◆ **Task goal**: Here is a set of records. Copy them all exactly.

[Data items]
****************************************

$ cat config.mk
export PLATFORM = sky130hd
export DESIGN_NAME = ecc_result_collector_flat
export DESIGN_NICKNAME = d
export VERILOG_FILES = /design/src/rtl/ecc_result_collector_if.sv /design/src/rtl/ecc_result_collector.sv /design/src/flat_wrapper.sv
export SDC_FILE = /design/constraint.sdc
export NUM_CORES = 1
export LEC_CHECK = 0
export BUFFER_PORTS_ARGS = -buffer_cell sky130_fd_sc_hd__buf_2
export CAP_MARGIN = 20
export CORE_MARGIN = 3
export CORE_UTILIZATION = 30
export DETAILED_ROUTE_END_ITERATION = 7
export HOLD_SLACK_MARGIN = 0.12
export SYNTH_ARGS = -nofsm -noshare
export SYNTH_HDL_FRONTEND = slang
export SYNTH_SLANG_ARGS = --single-unit
$ cat constraint.sdc
create_clock -name clk -period 4 [get_ports clk]
set_input_delay 0.2 -clock clk [delete_from_list [all_inputs] [get_ports clk]]
set_output_delay 0.2 -clock clk [all_outputs]
set_load 0.03 [all_outputs]
$ cat src/rtl/ecc_result_collector_if.sv
// Result bus between the ECC checker pipe, the collector and the downstream consumer.
// The arrival side carries checker results in; the head side presents the oldest entry.
interface ecc_result_collector_if #(
  parameter int data_width = 27,
  parameter int chk_width  = 7,
  parameter int id_width   = 1
);
  logic                  arrive;
  logic [id_width-1:0]   arrive_id;
  logic [data_width-1:0] in_data;
  logic                  in_err_detect;
  logic                  in_err_multi;
  logic [chk_width-1:0]  in_synd;
  logic                  accept_n;
  logic                  out_valid;
  logic [data_width-1:0] out_data;
  logic [id_width-1:0]   out_id;
  logic [1:0]            out_class;
  logic                  pop;

  // Collector side
  modport slave (
    input  arrive, arrive_id, in_data, in_err_detect, in_err_multi, in_synd, pop,
    output accept_n, out_valid, out_data, out_id, out_class
  );

  // Pipe / consumer side
  modport master (
    output arrive, arrive_id, in_data, in_err_detect, in_err_multi, in_synd, pop,
    input  accept_n, out_valid, out_data, out_id, out_class
  );
endinterface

****************************************

◆ **Answer box**:
$ cat config.mk
export PLATFORM = sky130hd
export DESIGN_NAME = ecc_result_collector_flat
export DESIGN_NICKNAME = d
export VERILOG_FILES = /design/src/rtl/ecc_result_collector_if.sv /design/src/rtl/ecc_result_collector.sv /design/src/flat_wrapper.sv
export SDC_FILE = /design/constraint.sdc
export NUM_CORES = 1
export LEC_CHECK = 0
export BUFFER_PORTS_ARGS = -buffer_cell sky130_fd_sc_hd__buf_2
export CAP_MARGIN = 20
export CORE_MARGIN = 3
export CORE_UTILIZATION = 30
export DETAILED_ROUTE_END_ITERATION = 7
export HOLD_SLACK_MARGIN = 0.12
export SYNTH_ARGS = -nofsm -noshare
export SYNTH_HDL_FRONTEND = slang
export SYNTH_SLANG_ARGS = --single-unit
$ cat constraint.sdc
create_clock -name clk -period 4 [get_ports clk]
set_input_delay 0.2 -clock clk [delete_from_list [all_inputs] [get_ports clk]]
set_output_delay 0.2 -clock clk [all_outputs]
set_load 0.03 [all_outputs]
$ cat src/rtl/ecc_result_collector_if.sv
// Result bus between the ECC checker pipe, the collector and the downstream consumer.
// The arrival side carries checker results in; the head side presents the oldest entry.
interface ecc_result_collector_if #(
  parameter int data_width = 27,
  parameter int chk_width  = 7,
  parameter int id_width   = 1
);
  logic                  arrive;
  logic [id_width-1:0]   arrive_id;
  logic [data_width-1:0] in_data;
  logic                  in_err_detect;
  logic                  in_err_multi;
  logic [chk_width-1:0]  in_synd;
  logic                  accept_n;
  logic                  out_valid;
  logic [data_width-1:0] out_data;
  logic [id_width-1:0]   out_id;
  logic [1:0]            out_class;
  logic                  pop;

  // Collector side
  modport slave (
    input  arrive, arrive_id, in_data, in_err_detect, in_err_multi, in_synd, pop,
    output accept_n, out_valid, out_data, out_id, out_class
  );

  // Pipe / consumer side
  modport master (
    output arrive, arrive_id, in_data, in_err_detect, in_err_multi, in_synd, pop,
    input  accept_n, out_valid, out_data, out_id, out_class
  );
endinterface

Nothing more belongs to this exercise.